3)在离心力25,000g，4℃下离心15分钟，回收上清液并用10mM处理DTT在56℃的水浴中放置1小时；

4)然后用55mM IAM处理，在室温黑暗中孵育45分钟，并在25,000g，4℃下离心15分钟，得到最终的蛋白质溶液上清液；蛋白质浓度使用Bradford方法进行测量，提取的蛋白质通过12％的SDS-PAGE进行质控；每份样品取100μg蛋白质，加入胰蛋白酶并于37℃下水解4小时；随后再次以相同的比例添加胰蛋白酶在37℃下酶解8小时；水解产物使用Strata X色谱柱对多肽进行脱盐并在真空下干燥，即得到干燥的肽段样品。

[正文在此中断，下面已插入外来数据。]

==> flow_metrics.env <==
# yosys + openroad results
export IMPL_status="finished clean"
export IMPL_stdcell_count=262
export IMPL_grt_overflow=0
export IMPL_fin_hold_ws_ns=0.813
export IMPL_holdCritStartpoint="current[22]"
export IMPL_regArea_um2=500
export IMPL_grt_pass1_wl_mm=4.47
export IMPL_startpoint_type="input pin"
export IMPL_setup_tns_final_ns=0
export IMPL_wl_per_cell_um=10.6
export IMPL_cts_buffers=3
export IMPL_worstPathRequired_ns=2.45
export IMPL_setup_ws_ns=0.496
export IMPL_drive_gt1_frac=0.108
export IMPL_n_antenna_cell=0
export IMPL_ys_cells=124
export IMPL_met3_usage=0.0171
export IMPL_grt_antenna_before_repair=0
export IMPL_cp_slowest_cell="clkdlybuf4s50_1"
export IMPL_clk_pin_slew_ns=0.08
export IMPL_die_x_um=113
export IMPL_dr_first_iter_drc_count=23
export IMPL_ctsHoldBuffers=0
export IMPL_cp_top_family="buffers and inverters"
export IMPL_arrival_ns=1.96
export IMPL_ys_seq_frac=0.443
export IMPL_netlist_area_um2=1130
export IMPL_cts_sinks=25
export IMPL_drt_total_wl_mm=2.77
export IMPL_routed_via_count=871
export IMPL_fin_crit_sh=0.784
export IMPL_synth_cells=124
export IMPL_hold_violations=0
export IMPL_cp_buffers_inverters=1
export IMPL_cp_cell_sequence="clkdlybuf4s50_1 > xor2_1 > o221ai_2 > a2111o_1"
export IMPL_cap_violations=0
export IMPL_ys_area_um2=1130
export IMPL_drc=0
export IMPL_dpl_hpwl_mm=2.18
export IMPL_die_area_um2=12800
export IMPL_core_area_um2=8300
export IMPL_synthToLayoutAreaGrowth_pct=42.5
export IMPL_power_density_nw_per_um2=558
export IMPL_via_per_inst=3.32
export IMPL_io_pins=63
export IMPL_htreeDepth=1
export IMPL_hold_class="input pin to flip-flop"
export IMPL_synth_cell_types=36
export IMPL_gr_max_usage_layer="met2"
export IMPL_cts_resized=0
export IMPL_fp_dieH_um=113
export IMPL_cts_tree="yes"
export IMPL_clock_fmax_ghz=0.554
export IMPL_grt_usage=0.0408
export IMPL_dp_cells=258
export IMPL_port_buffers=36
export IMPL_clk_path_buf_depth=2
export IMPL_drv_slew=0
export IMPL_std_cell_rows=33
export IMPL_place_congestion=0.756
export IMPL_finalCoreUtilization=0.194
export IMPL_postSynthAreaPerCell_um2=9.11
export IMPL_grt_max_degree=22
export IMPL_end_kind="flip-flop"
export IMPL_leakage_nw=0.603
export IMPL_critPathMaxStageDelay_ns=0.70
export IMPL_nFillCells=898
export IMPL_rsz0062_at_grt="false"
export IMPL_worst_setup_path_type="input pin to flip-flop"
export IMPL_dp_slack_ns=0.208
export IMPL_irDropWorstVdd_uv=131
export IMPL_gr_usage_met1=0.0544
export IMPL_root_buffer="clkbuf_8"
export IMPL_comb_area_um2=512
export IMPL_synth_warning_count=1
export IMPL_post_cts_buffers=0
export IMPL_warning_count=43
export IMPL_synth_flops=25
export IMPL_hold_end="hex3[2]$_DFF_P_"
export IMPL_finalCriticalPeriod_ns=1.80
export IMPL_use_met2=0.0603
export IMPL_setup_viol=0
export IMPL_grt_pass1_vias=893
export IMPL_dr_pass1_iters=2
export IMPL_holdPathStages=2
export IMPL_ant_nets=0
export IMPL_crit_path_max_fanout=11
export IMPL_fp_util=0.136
==> /design/flow/design.v <==
module rate_divider(clk, resetn, rate_in, q);
    input clk, resetn;
    input [27:0] rate_in;
    output q;
    reg [27:0] rate;
    always @(posedge clk) begin
        if (!resetn)
            rate <= rate_in;
        else begin
            if (rate == 28'd0)
                rate <= rate_in;
            else
                rate <= rate - 1'd1;
        end
    end
    assign q = (rate == 28'd0) ? 1'd1 : 1'd0;
endmodule  
==> /design/flow/run.sh <==
#!/bin/bash
# OpenROAD 26Q1-2900-gdf79404cd8, Yosys 0.63+post, stock flow scripts
make -C /OpenROAD-flow-scripts/flow DESIGN_CONFIG=/design/flow/config.mk WORK_HOME=/design/flow/orfs finish
==> /design/flow/config.mk <==
export PLATFORM = sky130hd
export DESIGN_NAME = rate_divider
export DESIGN_NICKNAME = rate_divider
export VERILOG_FILES = /design/flow/design.v
export SDC_FILE = /design/flow/constraint.sdc
export NUM_CORES = 4
export LEC_CHECK = 1
export CORE_UTILIZATION = 30
==> /design/flow/constraint.sdc <==
current_design rate_divider

set clk_period 9.3
set clk_io_pct 0.2

create_clock -name clk0 -period $clk_period [get_ports {clk}]

set non_clock_inputs [all_inputs -no_clocks]
set_input_delay [expr $clk_period * $clk_io_pct] -clock clk0 $non_clock_inputs
set_output_delay [expr $clk_period * $clk_io_pct] -clock clk0 [all_outputs]
==> run_results.csv <==
group,metric,value,unit
status,status,"complete, no violations",
clocking,clock.latency.late_pin,0.27,ns
place,placement.cell_area,1840,sq um
setup_path,required_time_worst_endpoint,7.44,ns
logic_synthesis,synth_async_sr_flop_share,0,%
final_layout,largest_register_ff_count,28,
place,dpl.hpwl,2.16,mm
die,core,4750,sq um
setup_path,cp_top_family,"simple AND/OR/NAND/NOR gates",
setup_path,crit_path_end_kind,"primary output",
clocking,cts_setup_buffers,0,
final_timing,finalHoldViolCount,0,
route,n_antenna_cell,0,
final_layout,multiInputGateArea,871,sq um
route,drc_errors,0,
global_route,pin_count_of_the_biggest_net_entering_global_routing,31,
clocking,cts_sinks,28,
logic_synthesis,synthesis.area,1480,sq um
global_route,grt_pass1_vias,1180,
logic_synthesis,yosys-top-cells-count,"sky130_fd_sc_hd__nand2_1, sky130_fd_sc_hd__dfxtp_1, sky130_fd_sc_hd__o21ai_1, sky130_fd_sc_hd__xnor2_1",
job,stage_log_warnings,26,
final_timing,timing.setup.tns,0,ns
logic_synthesis,syn-instance-count,184,
clocking,cts.hold.buffers_added,0,
setup_path,critical_path_cell_with_the_highest_stage_delay,"sky130_fd_sc_hd__clkdlybuf4s50_1",
logic_synthesis,postSynth.topFlopCell,"sky130_fd_sc_hd__dfxtp_1",
clocking,cts_buffer_depth,2,
global_route,number_of_antenna_violations_at_the_first_check_in_global_routing,0,
die,io-pin-count,31,
die,fraction_of_the_core_area_occupied_by_cells_at_floorplan,31.2,%
job,max_cap_viols,0,
final_timing,slew_headroom,63.2,%
final_timing,tightestPinTransition,0.547,ns
setup_path,cp_max_fo,4,
final_layout,biggestRegsByFlops,"rate x28",
die,fp-row-count,25,
die,floorplan.die.width,72.3,microns
clocking,cts_tree,"yes",
logic_synthesis,synth.avg_cell_area,8.06,sq um
final_layout,largest_register,"rate",
logic_synthesis,synth.yosys.num_cells,184,
final_layout,non_filler_instance_count_after_layout,279,
final_layout,final.fill_count,503,
setup_path,cp.arrival,2.22,ns
setup_path,critical_path.cell_chain,"or3_1 > nor4b_1 > nand2_1 > nor3_1 > clkdlybuf4s50_1",
final_timing,fmaxAchievable,0.245,GHz
final_timing,setup_viol,0,
route,number_of_vias_after_detailed_routing,1252,
route,detail_route.wl_per_cell,10.6,microns
pwr,irDropWorstVdd,0.0625,mV
place,dp_cells,275,
final_layout,design_area,1900,sq um
die,die-height,72.3,microns
final_timing,fin_hold_ws,0.497,ns
logic_synthesis,edf_count,0,
clocking,numCtsBuffers,3,
global_route,globalRouteTotalUtil,12.4,%
place,place_worst_setup_slack,5.54,ns
global_route,grt_pass1_wl,5.16,mm
logic_synthesis,synth_warn,1,
clocking,clk_pin_slew,0.09,ns
final_timing,rsz0062_at_grt,"no",
pwr,p_total,0.282,mW
route,drt_first_pass_iters,4,
pwr,p_per_area,149,nW/um^2
logic_synthesis,topCellsByArea,"sky130_fd_sc_hd__dfxtp_1, sky130_fd_sc_hd__xnor2_1, sky130_fd_sc_hd__o21ai_1",
setup_path,timing.critical_path.from_type,"flip-flop",
setup_path,critical_path_buf_inv_count,1,
setup_path,setup_cp_type,"reg -> out",
final_layout,drive_above_1_share,7.55,%
logic_synthesis,ys_seq_elements,28,
logic_synthesis,synth_top_area_share,37.8,%
logic_synthesis,synthDominantAreaCellType,"sky130_fd_sc_hd__dfxtp_1",
logic_synthesis,synth_cell_type_count,30,
final_timing,maxSlewViolCount,0,
route,routed_via_density,4.49,
final_timing,clock_skew,0.00199,ns
place,place.gp.congestion,0.781,
global_route,grt.overflow.total,0,
clocking,cts_htree_levels,1,
route,routed_wire_length,2.97,mm
route,detail-route-antenna-nets,0,
final_timing,finalWorstSetupSlack,5.22,ns
route,detail_route.iter0.violations,34,
final_layout,layout.area.seq,561,sq um
place,port_buffers,30,
logic_synthesis,synth.yosys.chip_area,1480,sq um
min_path,worst_hold_path_type,"reg -> reg",
setup_path,worst_path_largest_cell_delay,0.50,ns
clocking,clk_root_buffer_cell,"sky130_fd_sc_hd__clkbuf_8",
final_layout,syn2layout_area_growth,27.9,%
final_timing,fin_crit,4.08,ns
final_timing,post-route-period-util,43.8,%
final_layout,utilization,39.9,%
clocking,post_cts_resize_count,0,
pwr,power.leakage,0.654,nW
logic_synthesis,most_common_cell,"sky130_fd_sc_hd__nand2_1",
logic_synthesis,synth-seq-area-share,37.8,%
die,chipArea,5230,sq um
## cell usage in the layout (no fill, tap or decap), drive strengths merged, types with 2 or more instances in the layout
cell type      count
nor2              11
nand2b             2
xnor2             20
or3                8
o21ai             27
xor2               5
dfxtp             28
inv                5
or2                3
clkbuf             4
nand4              4
or4                2
nand2             29
nor3              11
ha                 2
nand3              3
clkdlybuf4s50     30
nor4              11
## power breakdown
group | internal, mW | switching (mW) | total [mW]
logic | 0.0320 | 0.0268 | 0.0588
clock network | 0.0379 | 0.0378 | 0.0757
registers | 0.134 | 0.0137 | 0.147
## area by class of cell
cell class | instances | area share [%]
Multi-Input combinational cell | 144 | 45.9
Sequential cell | 28 | 29.6
Timing Repair Buffer | 31 | 16.2
Tap cell | 67 | 4.42
Clock buffer | 4 | 2.90
Inverter | 5 | 0.989
## path summary, 6_finish.rpt
check | from | endpoint | slack [ns] | cells after the start
max | rate[18]$_DFF_P_ | q | 5.22 | 5
min | rate[0]$_DFF_P_ | rate[0]$_DFF_P_ | 0.50 | 1
max reg2reg | rate[2]$_DFF_P_ | rate[12]$_DFF_P_ | 6.96 | 6
min reg2reg | rate[0]$_DFF_P_ | rate[0]$_DFF_P_ | 0.50 | 1
## cell families (layout without fill, tap and decap cells)
family | Yosys count | after routing | share of synthesized area, %
and+or+nand+nor | 88 | 88 | 31.2
AOI/OAI and AO/OA | 28 | 28 | 10.3
DFF | 28 | 28 | 37.8
xor gates and xnor gates | 25 | 25 | 14.8
buffers and inverters | 12 | 40 | 3.54
adders and majority gates | 2 | 2 | 1.69
muxes | 1 | 1 | 0.675
## routing by layer
layer	GRT usage, %	up-vias	part of all wire, %
li1	-	695	-
met1	19.2	532	53
met2	19.8	21	43
met3	1.13	4	3.3
met4	1.53	0	1.3
met5	0	-	0
Power is estimated from default activity; no workload was simulated.
===== /design/flow/design.v =====
module alu32(sum,a,b,zout,gin); 
output [31:0] sum;
input [31:0] a,b; 
input [3:0] gin; 
reg [31:0] sum;
reg [31:0] less;
output zout;
reg zout;
always @(a or b or gin)
begin
	case(gin)
	4'b0010: sum=a+b; 		 
	4'b0110: sum=a+1+(~b);	 
	4'b0111: begin less=a+1+(~b);	 
			if (less[31]) sum=1;	
			else sum=0;
		  end
	4'b0000: sum=a & b;	 
	4'b0001: sum=a|b;	 
	4'b1100: sum=~(a|b);	 
	4'b1000: begin			 
			if(a!=b)sum=0;
			else sum=1;
		end
	4'b1101: begin 			 
			if(a<=0) sum=0;
			else sum=1;
		end
	4'b1011: begin 			 
			if(a>0) sum=0;
			else sum=1;
		end
	4'b1001: begin 			 
			if(a>=0) sum=0;
			else sum=1;
		end
	4'b1110: begin			 
			if(a<0) sum=0;
			else sum=1;
		end
	4'b1111: sum=a;
	default: sum=31'bx;	
	endcase
zout=~(|sum);
end
endmodule

===== /design/flow/run.sh =====
#!/bin/bash
# OpenROAD 26Q1-2900-gdf79404cd8, Yosys 0.63+post, stock flow scripts
make -C /OpenROAD-flow-scripts/flow DESIGN_CONFIG=/design/flow/config.mk WORK_HOME=/design/flow/orfs finish

===== /design/flow/config.mk =====
export PLATFORM = sky130hd
export DESIGN_NAME = alu32
export DESIGN_NICKNAME = alu32
export VERILOG_FILES = /design/flow/design.v
export SDC_FILE = /design/flow/constraint.sdc
export NUM_CORES = 4
export LEC_CHECK = 1
export CORE_UTILIZATION = 30

===== /design/flow/constraint.sdc =====
current_design alu32

set clk_period 22.2
set clk_io_pct 0.2

create_clock -name clk0 -period $clk_period

set non_clock_inputs [all_inputs -no_clocks]
set_input_delay [expr $clk_period * $clk_io_pct] -clock clk0 $non_clock_inputs
set_output_delay [expr $clk_period * $clk_io_pct] -clock clk0 [all_outputs]

==> design notes <==
The run finished with clean final reports. The tools report the number of cells in Yosys stat as 889. The highest supply drop recorded on VDD is 0.0000116 V. OpenROAD warning count: 99. The run gives 5870 um^2 as the area figure in the yosys stat output. The part of the cycle the worst path needs was 63.9%.

With the final tally of setup violations at 0, the HPWL reported at the end of detailed placement is 21.0 mm. The number of max-cap violations was 0; the total power divided by cell area was 25.5 nW/um^2. The signal arrival time at the worst endpoint came out at 9.75 ns. With fillers left out, the area of the finished cells amounts to 7100 um^2.

The die outline width came out at 142 um. Entering global routing, the biggest net connects 30 pins. The post-route netlist has 5.26% of its cells at a drive strength greater than 1. Buffers placed on the I/O ports in this run total 101. The number of synthesis warnings is 1, and the count of instances resized after the clock tree is built is 0. Measured along the y axis, the die boundary spans 142 um. For the count of sequential standard cells, the log shows 0. In the final report, the number of hold violations comes to 0. The required time at the worst endpoint is listed as 17.76 ns.

The portion of the post-synthesis area used by sequential elements was 0%. The synthesized instance count was 889; the layout-stage area growth over the synthesis result was 20.8%. The tools report the cell row count as 50.

The via count of the first global-routing pass came out at 6509. The element type at the critical path end is an output port. Area of the chip: 20100 um^2. The wire length of the first global-routing pass is 39.6 mm, and the slew of the pin with the lowest slew margin is 0.845 ns. In the final timing run, aggregate negative setup slack is 0 ns. The global-route total usage across every layer is 26.1%, and the starting utilization of the core area is 31.0%.

Once iteration 0 of detailed routing completed, the report listed 848 DRC markers. The via density per instance was 6.02. The run gives 70.5 MHz for the achievable frequency. For reference, the most critical setup path is categorized as input pin to output port. The area inside the core boundary is 19000 um^2, and the final weighted congestion in routability-driven placement is 1.03.

Of all nets on the critical path, the largest fanout is 6. The final timing report lists a max-slew violation count of 0. Setup repair after global routing left no endpoint under its margin.

For the register area, the log shows 0 um^2. For the count of unresolved DRC violations after routing, the log shows 0. Nets still carrying antenna violations after routing amount to 0. Across all checked pins, the minimum headroom to the slew limit is 43.5%. The tools report the count of antenna diodes in the layout as 0.

Hold repair after CTS inserted 0 buffers. For the finished layout, the period the worst path requires is 14.19 ns. The type of the worst min-delay path is input pin to output port. Per the synthesis report, the number of distinct cell types is 88. Per the layout report, the design carries 0 clock buffers. Placement-stage cell area: 7100 um^2. With the total standard cell area after synthesis at 5870 um^2, the number of top-level design ports is 101. The remaining global-route overflow is 0, and the final wirelength is 26.3 mm. The detailed-router iteration count before antenna repair is 6. The detailed router placed 7286 vias in this run. STA classifies the critical path startpoint as an input pin. The run gives 1 as the number of antenna violations at the first check in global routing.

Post-CTS setup buffer count: 0. The synthesized area per cell was 6.61 um^2. Detailed-route wire length per cell: 21.7 um. Summed over all cells, the static leakage comes to 0.00294 uW.
==> power breakdown <==
part / total [uW] / leakage (uW) / internal (uW) / switching [uW]
sequential: 0 / 0 / 0 / 0
combinational: 181 / 0.00294 / 73.5 / 107
clock: 0 / 0 / 0 / 0
total: 181 / 0.00294 / 73.5 / 107
==> cell usage in the layout (no fill, tap or decap), types with 11 or more instances in the layout <==
cell type / netlist / layout
sky130_fd_sc_hd__clkdlybuf4s50_1: 0 / 101
sky130_fd_sc_hd__ha_1: 99 / 99
sky130_fd_sc_hd__inv_1: 96 / 96
sky130_fd_sc_hd__a21oi_1: 77 / 77
sky130_fd_sc_hd__nor2_1: 74 / 74
sky130_fd_sc_hd__o21ai_0: 65 / 65
sky130_fd_sc_hd__nand2_1: 62 / 62
sky130_fd_sc_hd__nor3_1: 28 / 27
sky130_fd_sc_hd__nor4_1: 21 / 20
sky130_fd_sc_hd__o211ai_1: 16 / 16
sky130_fd_sc_hd__nand3_1: 15 / 15
sky130_fd_sc_hd__a22oi_1: 15 / 15
sky130_fd_sc_hd__buf_4: 2 / 15
sky130_fd_sc_hd__a21o_1: 13 / 13
sky130_fd_sc_hd__a221oi_1: 13 / 13
sky130_fd_sc_hd__nand4_1: 12 / 12
sky130_fd_sc_hd__nor2b_1: 12 / 12
sky130_fd_sc_hd__o31ai_1: 12 / 12
sky130_fd_sc_hd__a211oi_1: 11 / 11
==> through the flow <==
stage	worst slack, ns	power [uW]	std cells	hold WS [ns]	util (%)
after floorplan	10.15	105	889	8.97	-
after global placement	7.95	178	1211	10.15	37.4
after detailed placement	8.08	176	1211	10.15	37.4
after CTS	8.07	177	1211	10.15	37.4
after global routing	7.78	194	1211	10.21	37.4
final	8.01	181	1211	10.14	37.4
==> final timing paths <==
check	from	to	slack, ns	cells after the start
setup / recovery	a[0]	zout	8.01	16
hold / removal	a[9]	sum[9]	10.14	4
==> cells by family after synthesis <==
kind of cell,count (synthesis),synth area share [%]
buffers and inverters,154,10.4
adders and majority gates,101,21.8
AOI/OAI and AO/OA,350,42.5
muxes,5,0.873
xor gates and xnor gates,8,1.19
and+or+nand+nor,271,23.2
==> final cells by class <==
class	instances	area, um^2
Multi-Input combinational cell	735	5270
Timing Repair Buffer	116	1120
Tap cell	260	325
Inverter	100	375
Fill cell	1998	11900
==> metal layers <==
metal | wire length [um] | up-vias | GRT usage [%]
met5 | 13 | - | 0
met4 | 787 | 2 | 6.17
met3 | 2340 | 45 | 3.67
met2 | 11000 | 397 | 38.6
met1 | 12100 | 3373 | 39.6
li1 | - | 3469 | -
==> synthesized netlist by cell type (6+ instances only) <==
library cell | n | area [um^2]
sky130_fd_sc_hd__inv_1 | 96 | 360
sky130_fd_sc_hd__nor2_1 | 74 | 278
sky130_fd_sc_hd__a21oi_1 | 77 | 385
sky130_fd_sc_hd__o221ai_1 | 7 | 61.3
sky130_fd_sc_hd__a21o_1 | 13 | 97.6
sky130_fd_sc_hd__nor2b_1 | 12 | 75.1
sky130_fd_sc_hd__o31ai_1 | 12 | 90.1
sky130_fd_sc_hd__xnor2_1 | 6 | 52.6
sky130_fd_sc_hd__o221a_2 | 9 | 101
sky130_fd_sc_hd__nand4_1 | 12 | 75.1
sky130_fd_sc_hd__o31a_1 | 7 | 61.3
sky130_fd_sc_hd__nor3_1 | 28 | 140
sky130_fd_sc_hd__nand2_1 | 62 | 233
sky130_fd_sc_hd__a22oi_1 | 15 | 113
sky130_fd_sc_hd__a222oi_1 | 10 | 100
sky130_fd_sc_hd__o21ai_0 | 65 | 325
sky130_fd_sc_hd__nor4_1 | 21 | 131
sky130_fd_sc_hd__a221oi_1 | 13 | 114
sky130_fd_sc_hd__o211a_1 | 6 | 60.1
sky130_fd_sc_hd__nand2b_1 | 10 | 62.6
sky130_fd_sc_hd__a211oi_1 | 11 | 82.6
sky130_fd_sc_hd__nand3_1 | 15 | 75.1
sky130_fd_sc_hd__o21bai_1 | 10 | 75.1
sky130_fd_sc_hd__buf_2 | 16 | 80.1
sky130_fd_sc_hd__o211ai_1 | 16 | 120
sky130_fd_sc_hd__ha_1 | 99 | 1240
sky130_fd_sc_hd__o21a_1 | 6 | 45.0
sky130_fd_sc_hd__clkbuf_1 | 35 | 131
==> critical path: stages <==
cell and delay [ns]:
sky130_fd_sc_hd__clkdlybuf4s50_1 0.66, sky130_fd_sc_hd__ha_1 0.29, sky130_fd_sc_hd__inv_1 0.07, sky130_fd_sc_hd__fa_1 0.39, sky130_fd_sc_hd__nand2b_1 0.20, sky130_fd_sc_hd__a21oi_2 0.34
sky130_fd_sc_hd__o21ai_0 0.29, sky130_fd_sc_hd__a21oi_1 0.39, sky130_fd_sc_hd__a221oi_1 0.15, sky130_fd_sc_hd__o21ba_1 0.25, sky130_fd_sc_hd__a2111oi_0 0.40, sky130_fd_sc_hd__nor2_1 0.15
sky130_fd_sc_hd__or4b_1 0.47, sky130_fd_sc_hd__or4_1 0.54, sky130_fd_sc_hd__nor4_2 0.22, sky130_fd_sc_hd__clkdlybuf4s50_1 0.50
No activity file was given, so power comes from the tool's default toggle rates.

2.根据权利要求1所述的方法，其特征在于：表皮皮肤样本中SPIT1蛋白基于质谱的相对含量的测定方法，包括如下步骤：(1)受试者表皮皮肤样本取样：将3M医用胶贴贴于前臂曲侧部位，1分钟后，轻轻揭下3M胶贴片，得到胶带状皮肤样品；

(2)干燥的肽段样品的获得：1)将胶带状皮肤样品切成小块，沉积在玻璃板上在转移到离心管；

2)添加不含SDS的适量裂解缓冲液样品，加入2mM EDTA，1XCocktail，然后放在冰5分钟，然后，添加10mM DTT，将样品浸泡过夜；

3)在离心力25,000g，4℃下离心15分钟，回收上清液并用10mM处理DTT在56℃的水浴中放置1小时；

4)然后用55mM IAM处理，在室温黑暗中孵育45分钟，并在25,000g，4℃下离心15分钟，得到最终的蛋白质溶液上清液；蛋白质浓度使用Bradford方法进行测量，提取的蛋白质通过12％的SDS-PAGE进行质控；每份样品取100μg蛋白质，加入胰蛋白酶并于37℃下水解4小时；随后再次以相同的比例添加胰蛋白酶在37℃下酶解8小时；水解产物使用Strata X色谱柱对多肽进行脱盐并在真空下干燥，即得到干燥的肽段样品；

(3)检测

将干燥的肽段样品用流动相A(2％ACN，0.1％FA)复溶，20,000g离心10分钟后，取上清进样；通过USPIT1蛋白LC进行分离；样品首先进入trap柱富集并除盐，随后与自装C18柱串联，以500nl/min流速通过如下有效梯度进行：

分离：0-5min，5％流动相B(98％ACN，0.1％FA)；5-160min，流动相B从5％线性升至35％；160-170min，流动相B从35％升至80％；170-175min，80％流动相B；176-180min，5％流动相B；纳升液相分离末端直接连接质谱仪；

DDA质谱检测

经过液相分离的肽段通过nanoESI源离子化后进口到串联质谱仪Q-Exactive HF模式检测；主要参数设置：离子源电压设置为1.6kV；一级质谱扫描范围350～1500m/z；分辨率设置为60,000；二级质谱起始m/z固定为100；分辨率15,000。二级碎裂的母离子筛选条件为：电荷2+到7+，峰强度超过10,000的强度排在前20的母离子；离子碎裂模式为HCD，碎片离子在Orbitrap中进行检测；动态排除时间设定为30s；AGC设置为：一级3E6，二级1E5；

DIA质谱检测

经过液相分离的肽段通过nanoESI源离子化后进口到串联质谱仪Q-Exactive HF模式检测；主要参数设置：离子源电压设置为1.6kV；一级质谱扫描范围350～1500m/z；分辨率设置为120,000；将350-1500Da均分为40个窗口进行碎裂及信号采集；离子碎裂模式为HCD，碎片离子在Orbitrap中进行检测；动态排除时间设定为30s；AGC设置为：一级3E6，二级1E5。

3.根据权利要求2所述的SPIT1蛋白测定方法，其特征在于：用于检测SPIT1蛋白含量的物质为质谱鉴定试剂、抗体或其抗原结合片段；所述用于检测SPIT1蛋白含量的物质为轨道阱高分辨率质谱仪。